Wie die Hemmschwelle rassistisch zu agieren gesunken ist und selbst längst in der „Mitte der Gesellschaft“ scheinbar „salonfähig ist, erleben wir täglich. Rechte Parolen hört man in Zeiten wie diesen nicht nur an Stammtischen. Sie begegnen einem im Supermarkt, in Zügen, im Gespräch mit Kollegen oder der Familie. In seinen Seminaren bei Bildungseinrichtungen, Kirchen, Jugend- und Sozialämtern und diversen selbstorganisierten Gruppen, aber auch bei Parteien, die sich argumentativ auf den Wahlkampf mit der AfD vorbereiten wollen, vermittelt Klaus Hufer Umgang und Selbstsicherheit im Auftreten gegenüber Hetze und fremdenfeindlichen Parolen. Viele Ehrenamtliche, die in der Flüchtlingshilfe arbeiten, aber auch Lehrer oder Jugendliche sind Teilnehmer*innen seiner Seminare.
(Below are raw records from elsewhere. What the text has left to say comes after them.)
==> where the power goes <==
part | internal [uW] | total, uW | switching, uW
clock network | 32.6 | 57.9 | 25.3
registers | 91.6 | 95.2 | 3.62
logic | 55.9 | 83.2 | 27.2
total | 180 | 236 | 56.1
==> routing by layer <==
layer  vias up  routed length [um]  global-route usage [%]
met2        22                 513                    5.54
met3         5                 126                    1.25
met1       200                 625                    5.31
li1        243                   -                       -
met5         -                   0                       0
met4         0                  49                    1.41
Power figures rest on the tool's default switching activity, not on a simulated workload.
==> design.v <==
module D_FF(q,d,clk);
  output q;
  input d,clk;
  reg q;
  always @(posedge clk)
          q<= d;
endmodule
module adder_dataflow ( output [7: 0] dout, output cout, input [7:0] din1, din2, input cin);
  assign {cout,dout}=din1+din2+cin;
endmodule
module adder_dataflow_dff
(	output [7:0]dout,output cout,input [7:0]din1,input [7:0]din2,input cin,input clk);
	wire [7:0] dout_temp;
	wire cout_temp;
	adder_dataflow addder(dout_temp,cout_temp,din1,din2,cin);
	D_FF	dff0(dout[0],dout_temp[0],clk),
			dff1(dout[1],dout_temp[1],clk),
			dff2(dout[2],dout_temp[2],clk),
			dff3(dout[3],dout_temp[3],clk),
			dff4(dout[4],dout_temp[4],clk),
			dff5(dout[5],dout_temp[5],clk),
			dff6(dout[6],dout_temp[6],clk),
			dff7(dout[7],dout_temp[7],clk),
			dff8(cout,cout_temp,clk);
endmodule
==> run.sh <==
#!/bin/bash
# OpenROAD 26Q1-2900-gdf79404cd8, Yosys 0.63+post, stock flow scripts
make -C /OpenROAD-flow-scripts/flow DESIGN_CONFIG=/design/flow/config.mk WORK_HOME=/design/flow/orfs finish
==> config.mk <==
export PLATFORM = sky130hd
export DESIGN_NAME = adder_dataflow_dff
export DESIGN_NICKNAME = adder_dataflow_dff
export VERILOG_FILES = /design/flow/design.v
export SDC_FILE = /design/flow/constraint.sdc
export NUM_CORES = 4
export LEC_CHECK = 1
export CORE_AREA = 10 10 70 70
export DIE_AREA = 0 0 80 80
==> constraint.sdc <==
current_design adder_dataflow_dff

set clk_period 4.7
set clk_io_pct 0.2

create_clock -name clk0 -period $clk_period [get_ports {clk}]

set non_clock_inputs [all_inputs -no_clocks]
set_input_delay [expr $clk_period * $clk_io_pct] -clock clk0 $non_clock_inputs
set_output_delay [expr $clk_period * $clk_io_pct] -clock clk0 [all_outputs]
<file path="design/flow/design.v">
module D_FF(q,d,clk);
  output q;
  input d,clk;
  reg q;
  always @(posedge clk)
          q<= d;
endmodule
module half_adder (output S, C, input x, y);
xor (S, x, y);
and (C, x, y);
endmodule
module full_adder (output S, C, input x, y, z);
wire S1, C1, C2;
half_adder HA1 (S1, C1, x, y);
half_adder HA2 (S, C2, S1, z);
or G1 (C, C2, C1);
endmodule
module adder_struct ( output [7: 0] dout, output cout, input [7:0] din1, din2, input cin);
wire C1, C2, C3, C4, C5, C6, C7;  
full_adder FA0 (dout[0], C1, din1[0], din2[0], cin),
FA1 (dout[1], C2, din1[1], din2[1], C1),
FA2 (dout[2], C3, din1[2], din2[2], C2),
FA3 (dout[3], C4, din1[3], din2[3], C3),
FA4 (dout[4], C5, din1[4], din2[4], C4),
FA5 (dout[5], C6, din1[5], din2[5], C5),
FA6 (dout[6], C7, din1[6], din2[6], C6),
FA7 (dout[7], cout, din1[7], din2[7], C7);
endmodule
module adder_struct_dff
(	output [7:0]dout,output cout,input [7:0]din1,input [7:0]din2,input cin,input clk);
	wire [7:0] dout_temp;
	wire cout_temp;
	adder_struct addder(dout_temp,cout_temp,din1,din2,cin);
	D_FF	dff0(dout[0],dout_temp[0],clk),
			dff1(dout[1],dout_temp[1],clk),
			dff2(dout[2],dout_temp[2],clk),
			dff3(dout[3],dout_temp[3],clk),
			dff4(dout[4],dout_temp[4],clk),
			dff5(dout[5],dout_temp[5],clk),
			dff6(dout[6],dout_temp[6],clk),
			dff7(dout[7],dout_temp[7],clk),
			dff8(cout,cout_temp,clk);
endmodule
</file>
<file path="design/flow/run.sh">
#!/bin/bash
# OpenROAD 26Q1-2900-gdf79404cd8, Yosys 0.63+post, stock flow scripts
make -C /OpenROAD-flow-scripts/flow DESIGN_CONFIG=/design/flow/config.mk WORK_HOME=/design/flow/orfs finish
</file>
<file path="design/flow/config.mk">
export PLATFORM = sky130hd
export DESIGN_NAME = adder_struct_dff
export DESIGN_NICKNAME = adder_struct_dff
export VERILOG_FILES = /design/flow/design.v
export SDC_FILE = /design/flow/constraint.sdc
export NUM_CORES = 4
export LEC_CHECK = 1
export CORE_AREA = 10 10 70 70
export DIE_AREA = 0 0 80 80
</file>
<file path="design/flow/constraint.sdc">
current_design adder_struct_dff

set clk_period 4.8
set clk_io_pct 0.2

create_clock -name clk0 -period $clk_period [get_ports {clk}]

set non_clock_inputs [all_inputs -no_clocks]
set_input_delay [expr $clk_period * $clk_io_pct] -clock clk0 $non_clock_inputs
set_output_delay [expr $clk_period * $clk_io_pct] -clock clk0 [all_outputs]
</file>
$ cat ./design.v
module pipealu(instr,AluOut, Zero,clk,Carryout,Overflow,rst);
	input [15:0] instr;
	input clk;
	input rst;
	output reg [31:0] AluOut;
	output Zero;
	output reg Carryout;
	output reg Overflow;
	wire [31:0] IFID_A;
	wire [31:0] IFID_B;
	wire [3:0] IFID_ALU_ctl;
	wire [3:0] IFID_dest;
	reg [31:0] EX_A;
	reg [31:0] EX_B;
	reg [3:0] EX_ALU_ctl;
	reg [3:0] EX_dest;
	reg [31:0] regfile[15:0];
	assign IFID_ALU_ctl = instr[15:12];
	assign IFID_A = regfile[instr[11:8]];
	assign IFID_B = regfile[instr[7:4]];
	assign IFID_dest = instr[3:0];
	assign Zero = (AluOut==0);
	always@(posedge clk or negedge rst) 
	begin
	if(!rst)
		begin
			regfile[0] <= 32'd1;
			regfile[1] <= 32'd2;
			regfile[2] <= 32'd3;
			regfile[3] <= 32'd4;
			regfile[4] <= 32'd5;
			regfile[5] <= 32'd6;
			regfile[6] <= 32'd7;
			regfile[7] <= 32'd8;
			regfile[8] <= 32'd9;
			regfile[9] <= 32'd10;
			regfile[10] <= 32'd11;
			regfile[11] <= 32'd12;
			regfile[12] <= 32'd13;
			regfile[13] <= 32'd14;
			regfile[14] <= 32'd15;
			regfile[15] <= 32'd16;
		end
	else
		begin
			regfile[EX_dest] <= AluOut;
		end
	end
	always@(posedge clk)
	begin
		EX_ALU_ctl = IFID_ALU_ctl;
		EX_A = IFID_A;
		EX_B = IFID_B;
		EX_dest = IFID_dest;
		case(IFID_ALU_ctl)
			0: 
			begin
				AluOut = EX_A & EX_B;
				Carryout = 0;
				Overflow = 0;
			end 
			1: 
			begin
				AluOut = EX_A | EX_B;
				Carryout = 0;
				Overflow = 0;
			end
			2: 
			begin
				{Carryout,AluOut} = EX_A + EX_B;
				Overflow = Carryout ^ AluOut[31];
			end
			6: 
			begin
				{Carryout,AluOut} = EX_A - EX_B;
				Overflow=((EX_A[31]&!EX_B[31])&!AluOut[31])
						|((!EX_A[31]&EX_B[31])&AluOut[31])
						|Carryout&AluOut[31];
			end
			7:
			begin
				AluOut = EX_A < EX_B ? 1 : 0;
				Carryout = 0;
				Overflow = 0;
			end
			12:
			begin
				AluOut = ~(EX_A | EX_B);
				Carryout = 0;
				Overflow = 0;
			end
			default:
			begin
				Carryout = 0;
				Overflow = 0;
			end
		endcase
	end
endmodule
`flow/design.v`:
```
`timescale 1ns / 1ps
module BCD_To_7Seg(
    input [2:0] Q,  
    output reg [7:0] cathode,  
    output reg [7:0] cathode_L,  
    output reg [7:0] anode  
    );
    always@(*) begin
        anode = 8'b11111101; 
        cathode_L = 8'b11100011; 
    end
    always@(*) begin  
        anode = 8'b11111110; 
        case(Q)
            3'b0000 : cathode = 8'b00000011;
            3'b0001 : cathode = 8'b10011111;
            3'b0010 : cathode = 8'b00100101;
            3'b0011 : cathode = 8'b00001101;
            3'b0100 : cathode = 8'b10011001;
            3'b0101 : cathode = 8'b01001001;
            3'b0110 : cathode = 8'b01000001;
            3'b0111 : cathode = 8'b00011111;
            default : cathode = 8'b11111110;  
        endcase
    end
endmodule
`timescale 1ns / 1ps
module elevatorTwo(
    input in0, in1, in2, in3, in4, in5, in6,
    input in7, in8, in9,
    input clk,
    input reset,
    output reg [3:0] floorLED  
    );
    reg [4:0] c_floor, n_floor;
    reg [26:0] counter;
 localparam     upG = 5'b00000, 
                   up1 = 5'b00001, 
                   up2 = 5'b00010, 
                   up3 = 5'b00011, 
                   up4 = 5'b00100, 
                   up5 = 5'b00101, 
                   up6 = 5'b00110, 
                   up7 = 5'b00111,
                 up8 = 5'b01000,
                 up9 = 5'b01001,
                 down8 = 5'b01010,
                 down7 = 5'b01011,
                 down6 = 5'b01100,
                 down5 = 5'b01101,
                 down4 = 5'b01110,
                 down3 = 5'b01111,
                 down2 = 5'b10000,
                 down1 = 5'b10001;
    always@(posedge clk, posedge reset) begin
       if(reset) begin
            c_floor = upG;
            floorLED = 3'b000; 
       end
       else begin  
           c_floor = n_floor;  
            case(c_floor) 
              upG : floorLED <= 4'b0000; 
              up1 : floorLED <= 4'b0001; 
              up2 : floorLED <= 4'b0010;
              up3 : floorLED <= 4'b0011; 
              up4 : floorLED <= 4'b0100; 
              up5 : floorLED <= 4'b0101; 
              up6 : floorLED <= 4'b0110; 
              up7 : floorLED <= 4'b0111;
              up8 : floorLED <= 4'b1000;
              up9 : floorLED <= 4'b1001;
              down8 : floorLED <= 4'b1000; 
              down7 : floorLED <= 4'b0111; 
              down6 : floorLED <= 4'b0110;
              down5 : floorLED <= 4'b0101;
              down4 : floorLED <= 4'b0100; 
              down3 : floorLED <= 4'b0011; 
              down2 : floorLED <= 4'b0010; 
              down1 : floorLED <= 4'b0001; 
          endcase
        end
    end
    always@(*) begin
       case(c_floor)
           upG: n_floor = (in0) ? upG : up1;
           up1: n_floor = (in1) ? up1 : up2;
           up2: n_floor = (in2) ? up2 : up3;
           up3: n_floor = (in3) ? up3 : up4;
           up4: n_floor = (in4) ? up4 : up5;
           up5: n_floor = (in5) ? up5 : up6;
           up6: n_floor = (in6) ? up6 : up7;
           up7: n_floor = (in7) ? up7 : up8;
           up8: n_floor = (in8) ? up8 : up9;
           up9: n_floor = (in9) ? up9 : down8;
           down8: n_floor = (in8) ? down8 : down7;
           down7: n_floor = (in7) ? down7 : down6;
           down6: n_floor = (in6) ? down6 : down5;
           down5: n_floor = (in5) ? down5 : down4; 
           down4: n_floor = (in4) ? down4 : down3;
           down3: n_floor = (in3) ? down3 : down2;
           down2: n_floor = (in2) ? down2 : down1;
           down1: n_floor = (in1) ? down1 : upG;
       endcase
   end
endmodule
`timescale 1ns / 1ps
module Time_Mux(
    input clk, reset,
    input [7:0] display,
    output reg [7:0] an,  
    output reg [7:0] sseg  
    );
    reg [26:0] tick;  
    reg [1:0] digit;  
    always@(posedge clk,  posedge reset) begin
        if (reset) begin
            tick <= 27'b0;
            digit <= 2'b0;
            an <= 8'b11111111;
            sseg <= 8'b00000000;
        end
        else if (tick == 700000) begin  
            tick <= 27'b0;
            if(digit == 2'b00) begin
                an <= 8'b11111110;  
                sseg <= display;  
                digit <= 2'b01;  
            end
            else if(digit == 2'b01) begin
                an <= 8'b11111101;  
                if(display == 8'b11000000)
                    sseg <= 8'b11111001;  
                else
                    sseg <= 8'b11111111;  
                digit <= 2'b10;  
            end
            else begin  
                an <= 8'b11111011;  
                sseg <= 8'b01000111;  
                digit <= 2'b00;  
            end
        end
        else begin
            tick <= tick + 1'b1;  
        end
    end
endmodule
`timescale 1ns / 1ps
module top(
    input clk,  
    input reset,  
    input buttonG,
    input button1,
    input button2,
    input button3,
    input button4, 
    input button5,
    input button6, 
    input button7, button8, button9,
    output [7:0] Cathode,  
    output [7:0] Anode,  
    output LED0, LED1, LED2, LED3, LED4, LED5, LED6, LED7, LEDreset, LED8, LED9
    );
    assign LEDreset = (reset) ? 1 : 0;
    assign LED0 = (buttonG) ? 1 : 0; 
    assign LED1 = (button1) ? 1 : 0;
    assign LED2 = (button2) ? 1 : 0; 
    assign LED3 = (button3) ? 1 : 0;
    assign LED4 = (button4) ? 1 : 0; 
    assign LED5 = (button5) ? 1 : 0;
    assign LED6 = (button6) ? 1 : 0; 
    assign LED7 = (button7) ? 1 : 0;
    assign LED8 = (button8) ? 1 : 0;
    assign LED9 = (button9) ? 1 : 0; 
    wire [4:0] leds;  
    wire [7:0] cath;  
    elevatorTwo engine(.clk(clk), .reset(reset), .in0(buttonG), .in1(button1), .in2(button2), .in3(button3), 
                   .in4(button4), .in5(button5), .in6(button6), .in7(button7), .floorLED(leds), .in8(button8), .in9(button9)); 
    BCD_To_7Seg decoder(.Q(leds), .cathode(cath));
    Time_Mux display(.clk(clk), .reset(reset), .an(Anode), .sseg(Cathode), .display(cath));
endmodule
```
Unser Landtagskandidat René Heesen berichtete von selbst erlebten Anfeindungen, Beschimpfungen bis zur Androhung von Gewalt in sozialen Netzwerken, E Mails und Anrufen, denen er und viele Kolleginnen und Kollegen immer wieder ausgesetzt sind.
Die Laudatio für Prof. Dr. Klaus Hufer hielt unsere „Steckenpferdbeauftragte „ Alexa Bernards Niermann.